화학공학소재연구정보센터
Biomacromolecules, Vol.1, No.3, 400-406, 2000
Protein thioacylation: 2. Reagent stability in aqueous media and thioacylation kinetics
Several thioacylating reagents have been tested toward hydrolysis under conditions suitable for protein modifications: 20-35 degreesC and buffered solutions at pH 7.5-8.5, Aliphatic dithioesters are sufficiently stable in aqueous media at room temperature (or below) if protein modification reaction time does not exceed 24 h, whereas at 35 degreesC reaction times must be limited to a few hours. Kinetic data obtained in gelatin thioacylation at room temperature using aliphatic dithioesters and dithio acid are consistent with a second-order reaction rate with respect to amine concentration. The pH dependence of the second-order reaction rare constants indicate that dithioester reacts exclusively with the free amine form of lysine residue, whereas dithiocarboxylate ion reacts with both amine and ammonium ion, probably through a more complex mechanism.

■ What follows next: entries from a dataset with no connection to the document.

### src/rtl/uart_dma_fc_pkg.sv
package uart_dma_fc_pkg;

  localparam logic [11:0] TX_CTRL_ADDR = 12'h10C;
  localparam logic [11:0] RX_CTRL_ADDR = 12'h110;
  localparam logic [11:0] SWACK_ADDR   = 12'h0A8;

  typedef enum logic [1:0] {
    BURST_ONE   = 2'b00,
    BURST_FOUR  = 2'b01,
    BURST_SPARE = 2'b10,
    BURST_EIGHT = 2'b11
  } burst_code_e;

  function automatic logic [3:0] burst_words(input logic [1:0] code);
    case (burst_code_e'(code))
      BURST_FOUR:  burst_words = 4'd4;
      BURST_EIGHT: burst_words = 4'd8;
      default:     burst_words = 4'd1;
    endcase
  endfunction

endpackage

### src/rtl/uart_dma_fc_regs.sv
module uart_dma_fc_regs
  import uart_dma_fc_pkg::*;
#(
  parameter int ADDR_W = 12,
  parameter int DATA_W = 32,
  parameter int BLK_W  = 12
) (
  input  logic              clk,
  input  logic              rst,
  input  logic              wr_en,
  input  logic [ADDR_W-1:0] wr_addr,
  input  logic [DATA_W-1:0] wr_data,
  output logic [1:0]        cfg_we,
  output logic              cfg_en,
  output logic [1:0]        cfg_burst,
  output logic [BLK_W-1:0]  cfg_size,
  output logic              swack
);

  localparam int SIZE_LSB = 3;
  localparam int SIZE_MSB = SIZE_LSB + BLK_W - 1;

  logic unused_hi;
  assign unused_hi = ^wr_data[DATA_W-1:SIZE_MSB+1];

  assign cfg_we[0] = wr_en && (wr_addr == ADDR_W'(TX_CTRL_ADDR));
  assign cfg_we[1] = wr_en && (wr_addr == ADDR_W'(RX_CTRL_ADDR));
  assign swack     = wr_en && (wr_addr == ADDR_W'(SWACK_ADDR)) && wr_data[0];

  assign cfg_en    = wr_data[0];
  assign cfg_burst = wr_data[2:1];
  assign cfg_size  = wr_data[SIZE_MSB:SIZE_LSB];

  // a single write reaches at most one register
  a_r2_one_target: assert property (@(posedge clk) disable iff (rst)
    $onehot0({cfg_we, swack}));

endmodule

### src/rtl/uart_dma_fc_chan.sv
module uart_dma_fc_chan
  import uart_dma_fc_pkg::*;
#(
  parameter int BLK_W     = 12,
  parameter int LVL_W     = 5,
  parameter bit HAS_FORCE = 1'b0
) (
  input  logic             clk,
  input  logic             rst,
  input  logic             cfg_we,
  input  logic             cfg_en,
  input  logic [1:0]       cfg_burst,
  input  logic [BLK_W-1:0] cfg_size,
  input  logic             force_end,
  input  logic [LVL_W-1:0] level,
  input  logic             ack,
  output logic             burst_req,
  output logic             single_req,
  output logic             last
);

  logic             active;
  logic [BLK_W-1:0] remaining;
  logic [3:0]       blen;
  logic             burst_q, single_q, last_q;

  logic             pend, take, force_eff;
  logic             want_burst, want_single;
  logic [BLK_W-1:0] blen_blk, grant_len, rem_next;
  logic [LVL_W-1:0] blen_lvl;

  generate
    if (HAS_FORCE) begin : g_force
      assign force_eff = force_end;
    end else begin : g_noforce
      logic unused_force;
      assign unused_force = force_end;
      assign force_eff    = 1'b0;
    end
  endgenerate

  assign blen_blk  = BLK_W'(blen);
  assign blen_lvl  = LVL_W'(blen);
  assign pend      = burst_q | single_q;
  assign take      = ack & pend;
  assign grant_len = burst_q ? blen_blk : BLK_W'(1);
  assign rem_next  = remaining - grant_len;

  assign want_burst  = active && !pend && (remaining >= blen_blk) && (level >= blen_lvl);
  assign want_single = active && !pend && (remaining < blen_blk) && (remaining != '0)
                       && (level != '0);

  always_ff @(posedge clk) begin
    if (rst) begin
      active    <= 1'b0;
      remaining <= '0;
      blen      <= 4'd1;
      burst_q   <= 1'b0;
      single_q  <= 1'b0;
      last_q    <= 1'b0;
    end else if (cfg_we) begin
      active    <= cfg_en && (cfg_size != '0);
      remaining <= cfg_en ? cfg_size : '0;
      blen      <= burst_words(cfg_burst);
      burst_q   <= 1'b0;
      single_q  <= 1'b0;
      last_q    <= 1'b0;
    end else if (force_eff) begin
      active    <= 1'b0;
      remaining <= '0;
      burst_q   <= 1'b0;
      single_q  <= 1'b0;
      last_q    <= 1'b1;
    end else if (take) begin
      remaining <= rem_next;
      if (rem_next == '0) active <= 1'b0;
      burst_q   <= 1'b0;
      single_q  <= 1'b0;
      last_q    <= 1'b0;
    end else if (want_burst) begin
      burst_q <= 1'b1;
      last_q  <= (remaining == blen_blk);
    end else if (want_single) begin
      single_q <= 1'b1;
      last_q   <= (remaining == BLK_W'(1));
    end else if (!pend) begin
      last_q <= 1'b0;
    end
  end

  assign burst_req  = burst_q;
  assign single_req = single_q;
  assign last       = last_q;

  // burst and single request are mutually exclusive
  a_r11_exclusive: assert property (@(posedge clk) disable iff (rst)
    !(burst_q && single_q));

  // a request holds steady until acknowledged
  a_r7_hold: assert property (@(posedge clk) disable iff (rst)
    (pend && !ack && !cfg_we && !force_eff) |=> $stable({burst_q, single_q, last_q}));

  // no request in the cycle after an acknowledge
  a_r7_gap: assert property (@(posedge clk) disable iff (rst)
    take |=> !(burst_q || single_q));

  // a zero write drops any request
  a_r9_zero_clear: assert property (@(posedge clk) disable iff (rst)
    (cfg_we && !cfg_en) |=> !(burst_q || single_q));

  // forced end gives last with no request
  a_r10_force: assert property (@(posedge clk) disable iff (rst)
    (force_eff && !cfg_we) |=> (last_q && !burst_q && !single_q));

  // a burst request only rises with enough FIFO level
  a_r4_level: assert property (@(posedge clk) disable iff (rst)
    $rose(burst_q) |-> ($past(level) >= blen_lvl));

endmodule

### src/rtl/uart_dma_fc.sv
module uart_dma_fc #(
  parameter int ADDR_W     = 12,
  parameter int DATA_W     = 32,
  parameter int BLK_W      = 12,
  parameter int FIFO_DEPTH = 16,
  parameter int LVL_W      = $clog2(FIFO_DEPTH + 1)
) (
  input  logic              clk,
  input  logic              rst,
  input  logic              wr_en,
  input  logic [ADDR_W-1:0] wr_addr,
  input  logic [DATA_W-1:0] wr_data,
  input  logic [LVL_W-1:0]  tx_fifo_free,
  input  logic [LVL_W-1:0]  rx_fifo_fill,
  input  logic              tx_dma_ack,
  input  logic              rx_dma_ack,
  output logic              tx_burst_req,
  output logic              tx_single_req,
  output logic              tx_last,
  output logic              rx_burst_req,
  output logic              rx_single_req,
  output logic              rx_last
);

  localparam int NCH = 2;

  logic [1:0]       cfg_we;
  logic             cfg_en;
  logic [1:0]       cfg_burst;
  logic [BLK_W-1:0] cfg_size;
  logic             swack;

  logic [LVL_W-1:0] lvl [NCH];
  logic [NCH-1:0]   ack_v, breq, sreq, lst;

  assign lvl[0] = tx_fifo_free;
  assign lvl[1] = rx_fifo_fill;
  assign ack_v  = {rx_dma_ack, tx_dma_ack};

  uart_dma_fc_regs #(
    .ADDR_W(ADDR_W), .DATA_W(DATA_W), .BLK_W(BLK_W)
  ) u_regs (
    .clk(clk), .rst(rst), .wr_en(wr_en), .wr_addr(wr_addr), .wr_data(wr_data),
    .cfg_we(cfg_we), .cfg_en(cfg_en), .cfg_burst(cfg_burst), .cfg_size(cfg_size),
    .swack(swack)
  );

  generate
    for (genvar i = 0; i < NCH; i++) begin : g_ch
      uart_dma_fc_chan #(
        .BLK_W(BLK_W), .LVL_W(LVL_W), .HAS_FORCE(i == 1)
      ) u_chan (
        .clk(clk), .rst(rst), .cfg_we(cfg_we[i]), .cfg_en(cfg_en),
        .cfg_burst(cfg_burst), .cfg_size(cfg_size), .force_end(swack),
        .level(lvl[i]), .ack(ack_v[i]),
        .burst_req(breq[i]), .single_req(sreq[i]), .last(lst[i])
      );
    end
  endgenerate

  assign tx_burst_req  = breq[0];
  assign tx_single_req = sreq[0];
  assign tx_last       = lst[0];
  assign rx_burst_req  = breq[1];
  assign rx_single_req = sreq[1];
  assign rx_last       = lst[1];

endmodule

### config.mk
export PLATFORM = sky130hd
export DESIGN_NAME = uart_dma_fc
export DESIGN_NICKNAME = d
export VERILOG_FILES = /design/src/rtl/uart_dma_fc_pkg.sv /design/src/rtl/uart_dma_fc_regs.sv /design/src/rtl/uart_dma_fc_chan.sv /design/src/rtl/uart_dma_fc.sv
export SDC_FILE = /design/constraint.sdc
export NUM_CORES = 1
export LEC_CHECK = 0
export BUFFER_PORTS_ARGS = -buffer_cell sky130_fd_sc_hd__buf_2
export CORE_ASPECT_RATIO = 1.2
export CORE_MARGIN = 5
export CORE_UTILIZATION = 54
export CTS_CLUSTER_SIZE = 30
export DETAILED_ROUTE_END_ITERATION = 10
export HOLD_SLACK_MARGIN = 0.03
export PLACE_DENSITY = 0.8
export SYNTH_ARGS = -nofsm -noshare
export SYNTH_HDL_FRONTEND = slang
export SYNTH_SLANG_ARGS = --single-unit
### constraint.sdc
create_clock -name clk -period 3.1 [get_ports clk]
set_clock_uncertainty 0.1 [all_clocks]
set_input_delay 0.155 -clock clk [delete_from_list [all_inputs] [get_ports clk]]
set_output_delay 0.155 -clock clk [all_outputs]
set_load 0.01 [all_outputs]
==> results of run 1 <==
cell families (layout without fill, tap and decap cells):
| group | count (synthesis) | count (layout) | share of synthesized area |
|---|---|---|---|
| AND/OR/NAND/NOR | 153 | 153 | 0.304 |
| AO/OA/AOI/OAI | 98 | 98 | 0.229 |
| flip-flops | 38 | 38 | 0.272 |
| buffers and inverters | 28 | 74 | 0.0528 |
| adder cells (fa/ha/maj) | 20 | 20 | 0.0894 |
| XOR/XNOR | 17 | 17 | 0.0532 |
registers in the layout, summed over array words and instances (netlist names):
| signal | cells |
|---|---|
| g_ch.u_chan.remaining | 24 |
| g_ch.u_chan.single_req | 2 |
| g_ch.u_chan.last | 2 |
| g_ch.u_chan.active | 2 |
| g_ch.u_chan.burst_req | 2 |
| g_ch.u_chan.blen | 6 |
path summary, 6_finish.rpt:
kind / end / cells past startpoint / from
max: g_ch[1].u_chan.remaining[10] / 8 / g_ch[1].u_chan.burst_req
min: g_ch[0].u_chan.blen[3] / 3 / wr_data[2]
max reg2reg: g_ch[1].u_chan.remaining[10] / 8 / g_ch[1].u_chan.burst_req
min reg2reg: g_ch[0].u_chan.blen[3] / 2 / g_ch[0].u_chan.blen[3]
synth_stat cells (7+ instances only):
master	instances	area (um2)
dfxtp_1	38	761
nand3_1	10	50.1
a21oi_1	34	170
nor3_1	18	90.1
a31oi_1	7	43.8
nor4_1	9	56.3
nand2_1	28	105
ha_1	20	250
nor2_1	31	116
inv_1	13	48.8
xor2_1	12	105
o21ai_0	12	60.1
nand4_1	8	50.1
clkbuf_1	8	30.0
a211oi_1	11	82.6
per-stage QoR:
stage | utilization | hold WS, ps | setup WS [ps] | cells
3_5_place_dp | 0.608 | 338 | 593 | 448
4_1_cts | 0.645 | 48.7 | 605 | 460
3_3_place_gp | 0.608 | 331 | 643 | 448
5_1_grt | 0.645 | 62.6 | 482 | 460
2_1_floorplan | - | 196 | 730 | 354
6_report | 0.645 | 59.1 | 603 | 460
power groups by stage:
stage / clock network (mW) / registers (mW) / logic, mW
4_1_cts: 0.536 / 0.488 / 0.0741
6_report: 0.531 / 0.488 / 0.0749
3_5_place_dp: 0 / 0.499 / 0.0698
5_1_grt: 0.563 / 0.488 / 0.0812
3_3_place_gp: 0 / 0.499 / 0.0678
2_1_floorplan: 0 / 0.499 / 0.0296
metal layers:
layer  GRT usage  vias up  wire length [um]
met4      0.0715        0               104
met2       0.430       91              3800
met1       0.275     1331              3070
met5           0        -                 0
li1            -     1415                 -
met3      0.0375       10               368
worst reg2reg max path, cell delays in order (launching register included):
cell	delay, ps
dfxtp_1	440
nand2_1	100
ha_1	230
or4_1	510
or3_4	390
nor3_2	180
xor2_1	160
a22oi_1	100
a211oi_2	220
cell type report:
cell class | instances | area [um2]
clock buffer | 6 | 82.6
clock inverter | 2 | 60.1
fill | 448 | 1770
inverter | 13 | 48.8
multi-input combinational | 288 | 1890
sequential | 38 | 761
tap | 60 | 75.1
timing repair buffer | 53 | 290
==> results.toml, run 1 <==
[yosys]
post_synth_num_cell_types = 58
avg_inst_size_synth_um2 = 7.91
edff_count_synth = 0
synth_fp_nets = 433
postSynthRegisterBits = 38
syn-instance-count = 354
yosys_warning_total = 0
post_synthesis_instance_area_um2 = 2800
ys_seq_area_frac = 0.272
synth_top_flop_cell = "dfxtp_1"
synth-async-reset-ratio = 0

[clock_tree]
cts-root-buf = "clkbuf_8"
hold_buf_cts = 4
post_cts.resized_instances = 0
tritoncts.num_buffers = 5
tritoncts = "yes"
worst_setup_hold_path_clk_slew_ps = 80
clk_path_buf_depth = 2
clkSinkCount = 38
cts_htree_levels = 2
clkLatencyLatePin_ps = 300
cts.repair_timing.setup_buffer_count = 0

[power_and_ir_drop]
power.total_mw = 1.09
leakage_nw = 1.25
power_density_nw_per_um2 = 341
p_sw_frac = 0.209
power.switching_uw = 228
power_share_of_the_combinational_group = 0.069
power.share.clock = 0.485
cell_internal_pwr_uw = 865
p_seq_frac = 0.446
power.ir.vdd_worst_v = 0.000174

[global_routing]
global_route.overflow_total = 0
grt_antenna_before_repair = 0
number_of_global_route_vias_before_repair = 2792
globalRouteTotalUtil = 0.235
first_pass_grt_wire_length_um = 12400
grt_start_max_net_pins = 39

[floorplan]
ios = 65
placeableCoreArea_um2 = 4970
initial_core_utilization = 0.563
floorplan.die.height_um = 88.9
die_area_um2 = 6730
rows = 28
die_width_um = 75.7

[placed_design]
placement.io_buffers = 47
detailedPlacementHpwl_um = 5440
postPlaceCellArea_um2 = 3030
gp_congestion = 0.939

[worst_setup_path]
worstPathArrival_ps = 2620
critical_path.endpoint_type = "flip-flop"
critical_path_peak_fanout = 7
timing.setup.critical_path_class = "flip-flop to flip-flop"
reg2reg_setup_slack_ps = 600
slowest_stage = "or4_1"
critical_path_startpoint_category = "flip-flop"
worst-endpoint-required_ps = 3220
critical_path.max_stage_delay_ps = 510
critical_path_buf_inv_count = 0
cp_top_family = "simple AND/OR/NAND/NOR gates"
crit_path_cell_trace = "nand2_1, ha_1, or4_1, or3_4, nor3_2, xor2_1, a22oi_1, a211oi_2"

[sta]
maxSlewHeadroom = 0.501
timing.fmax_mhz = 401
maxSlewViolCount = 0
report.final.setup_viol = 0
post-route-min-period_ps = 2500
tns_ps = 0
timing_worst_slew_pin_value_ps = 748
finalHoldViolCount = 0
grt_setup_unrepaired = "no"
final_min_period_over_clock_period = 0.805

[detailed_routing]
drcViolationCount = 0
detailroute.via_count = 2847
drt-initial-drc-count = 204
route.detailed.wl_per_inst_um = 16.0
detail_route.wirelength_um = 7340
dr.pass1.iters = 4
routed_via_density = 6.19
route.antenna.remaining_nets = 0

[run]
drv_cap = 0

[final_layout]
layout_commonest_cell = "buf_2"
nNetsFinal = 478
layout.cells.most_common_list = "buf_2, dfxtp_1, a21oi_1"
area.growth.synth_to_final_pct = 14.6
ant_diodes = 0
layout-drive-gt1-share = 0.178
finish.instance_area_um2 = 3210

[status]
outcome = "completed"

[min_path]
min-delay-path-class = "input port to flip-flop"
(Power assumes the default switching activity.)
==> inputs of run 2 (changes only) <==
--- a/config.mk
+++ b/config.mk
@@ -8,11 +8,11 @@
 export BUFFER_PORTS_ARGS = -buffer_cell sky130_fd_sc_hd__buf_2
 export CORE_ASPECT_RATIO = 1.2
 export CORE_MARGIN = 5
-export CORE_UTILIZATION = 54
+export CORE_UTILIZATION = 49
 export CTS_CLUSTER_SIZE = 30
 export DETAILED_ROUTE_END_ITERATION = 10
 export HOLD_SLACK_MARGIN = 0.03
-export PLACE_DENSITY = 0.8
+export PLACE_DENSITY = 0.77
 export SYNTH_ARGS = -nofsm -noshare
 export SYNTH_HDL_FRONTEND = slang
 export SYNTH_SLANG_ARGS = --single-unit
==> constraint.sdc (replaced) <==
create_clock -name clk -period 2.25 [get_ports clk]
set_clock_uncertainty 0.1 [all_clocks]
set_input_delay 0.1125 -clock clk [delete_from_list [all_inputs] [get_ports clk]]
set_output_delay 0.1125 -clock clk [all_outputs]
set_load 0.01 [all_outputs]
==> run 2 against run 1 <==
Flip-flop and latch count stayed put. Via count is 4.0% higher. First-iteration DRC count fell by 15%. Total power up 36%. Clock-buffer cell count is 1 higher. Worst setup slack lost 590 ps. Global-route usage decreased by 1.3 points. Sequential share of layout area decreased by 2.4 points. Final cell count rose by 8.3%. Non-clock buffer count grew 34. Die area grew 8.9%.
==> results.toml, run 2 (synthesized netlist as in run 1, its figures left out) <==
[detailed_routing]
detail_route.wirelength_um = 8040
detailroute.via_count = 2960
drt-initial-drc-count = 174
route.antenna.remaining_nets = 0
drcViolationCount = 0
routed_via_density = 5.94
dr.pass1.iters = 4
route.detailed.wl_per_inst_um = 16.1

[run]
drv_cap = 0

[clock_tree]
clk_path_buf_depth = 2
tritoncts = "yes"
clkLatencyLatePin_ps = 300
worst_setup_hold_path_clk_slew_ps = 90
cts-root-buf = "clkbuf_8"
clkSinkCount = 38
tritoncts.num_buffers = 5
cts_htree_levels = 2

[min_path]
min-delay-path-class = "input port to flip-flop"
hold_path_depth = 4

[global_routing]
grt_start_max_net_pins = 25
first_pass_grt_wire_length_um = 13100
global_route.overflow_total = 0
number_of_global_route_vias_before_repair = 2874
grt_antenna_before_repair = 0
globalRouteTotalUtil = 0.222

[final_layout]
nNetsFinal = 512
largestRegisters = "g_ch.u_chan.remaining (24), g_ch.u_chan.blen (6)"
max_reg_flops = 24
ant_diodes = 0
top_register = "g_ch.u_chan.remaining"
nFillCells = 462
post-route-util = 0.648
final_cell_count_no_fill = 498
finish.instance_area_um2 = 3620
layout-drive-gt1-share = 0.276
layout_commonest_cell = "buf_2"
layout.cells.most_common_list = "buf_2, a21oi_1, dfxtp_1"
area.growth.synth_to_final_pct = 29.4

[sta]
maxSlewViolCount = 0
fin_worst_hold_slack_ps = 19.4
timing_worst_slew_pin_value_ps = 506
report.final.setup_viol = 0
tns_ps = 0
post-route-min-period_ps = 2240
grt_setup_unrepaired = "yes"
layout_setup_ws_ps = 12.2
timing.fmax_mhz = 447
maxSlewHeadroom = 0.660
final_min_period_over_clock_period = 0.995
finalHoldViolCount = 0

[worst_setup_path]
worstPathArrival_ps = 2370
timing.setup.critical_path_class = "flip-flop to flip-flop"
critical_path_startpoint_category = "flip-flop"
critical_path_peak_fanout = 7
critical_path.endpoint_type = "flip-flop"
r2r.worst_path.cells = 8
worst-endpoint-required_ps = 2380

[floorplan]
placeableCoreArea_um2 = 5590
die_area_um2 = 7330
initial_core_utilization = 0.500
rows = 30
ios = 65
floorplan.die.height_um = 92.8
die_width_um = 79.0

[power_and_ir_drop]
power.ir.vdd_worst_v = 0.000314
power_density_nw_per_um2 = 410
power.total_mw = 1.48
leakage_nw = 1.47

[placed_design]
postPlaceCellArea_um2 = 3250
dp.cells = 478
pre_cts_ws_ps = -13.5
placement.io_buffers = 47
gp_congestion = 0.937
detailedPlacementHpwl_um = 6000

[status]
outcome = "completed"
-- run 2: cell count changes in the layout (fill, tap and decap cells not counted), moves of 3 or more --
cell | previous run | this run
dlygate4sd3_1 | 4 | 10
buf_4 | 2 | 28
o21ai_0 | 12 | 9
o21ai_1 | 1 | 4
dfxtp_2 | 0 | 5
dfxtp_1 | 38 | 32
-- run 2: worst max-delay path, cell delays in order (launching register included) --
cell	delay, ps
dfxtp_4	390
nand2_4	60
ha_4	150
or4_4	410
or3_4	420
nor3_4	200
xor2_1	170
a22oi_1	100
a211oi_2	180
-- run 2: cell type report --
| type | instances | area (um2) | share of cell area |
|---|---|---|---|
| tap | 64 | 80.1 | 0.0221 |
| sequential | 38 | 771 | 0.213 |
| timing repair buffer | 87 | 586 | 0.162 |
| clock buffer | 7 | 108 | 0.0297 |
| clock inverter | 1 | 30.0 | 0.00829 |
| multi-input combinational | 288 | 2000 | 0.552 |
| inverter | 13 | 48.8 | 0.0135 |
-- run 2: where the power goes --
part / internal, mW / leakage, nW / switching, mW / total, mW
sequential: 0.671 / 0.307 / 0.000124 / 0.671
clock: 0.429 / 0.0696 / 0.269 / 0.698
combinational: 0.0559 / 1.09 / 0.0587 / 0.115
total: 1.16 / 1.47 / 0.328 / 1.48
-- run 2: final timing paths --
path | startpoint | to | slack [ps]
setup reg to reg | g_ch[1].u_chan.burst_req | g_ch[1].u_chan.remaining[10] | 10
setup / recovery | g_ch[1].u_chan.burst_req | g_ch[1].u_chan.remaining[10] | 10
hold reg to reg | g_ch[0].u_chan.blen[3] | g_ch[0].u_chan.blen[3] | 380
hold / removal | tx_dma_ack | g_ch[0].u_chan.last | 20
-- run 2: layer usage --
metal,share of wire,vias to the layer above,GRT usage
met5,0,-,0
met4,0.017,0,0.0573
met3,0.040,13,0.0350
met2,0.53,74,0.417
met1,0.41,1388,0.257
li1,-,1485,-
-- run 2: timing repair --
item / CTS / global route
pin swaps: 0 / 8
setup buffers: 0 / 2
endpoints found under the setup margin: 3 / 17
gates resized for setup: 3 / 26
hold endpoints to repair: 9 / 1
hold buffers: 9 / 1
gates cloned: 0 / 0
==> inputs of run 3 (changes only) <==
--- a/config.mk
+++ b/config.mk
@@ -6,13 +6,15 @@
 export NUM_CORES = 1
 export LEC_CHECK = 0
 export BUFFER_PORTS_ARGS = -buffer_cell sky130_fd_sc_hd__buf_2
+export CELL_PAD_IN_SITES_DETAIL_PLACEMENT = 1
+export CELL_PAD_IN_SITES_GLOBAL_PLACEMENT = 1
 export CORE_ASPECT_RATIO = 1.2
 export CORE_MARGIN = 5
-export CORE_UTILIZATION = 49
+export CORE_UTILIZATION = 36
 export CTS_CLUSTER_SIZE = 30
 export DETAILED_ROUTE_END_ITERATION = 10
 export HOLD_SLACK_MARGIN = 0.03
-export PLACE_DENSITY = 0.77
+export PLACE_DENSITY_LB_ADDON = 0.1
 export SYNTH_ARGS = -nofsm -noshare
 export SYNTH_HDL_FRONTEND = slang
 export SYNTH_SLANG_ARGS = --single-unit
==> run 3 against run 2 <==
Routed wire length rose by 14%. Clock-buffer cell count fell by 1. Largest power group is now sequential cells. Register-to-register slack barely moved. First-iteration DRC count fell by 56%. Flip-flop and latch count did not move. Total power fell by 15%. Die area rose by 32%. Utilization fell by 17 points.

Interestingly thioacylation using dithio acids may be obtained in pH near neutrality or in slightly acidic media, thus offering protein modification possibilities at pH 5-9. Thioacylation reaction rates may be expressed as R = -(dA(t)/dt) = k[H3O+]-(b)A(t)(2)[thioacylating agent] in which A, is the amine concentration at time t, constants k and b depending on the reagent nature.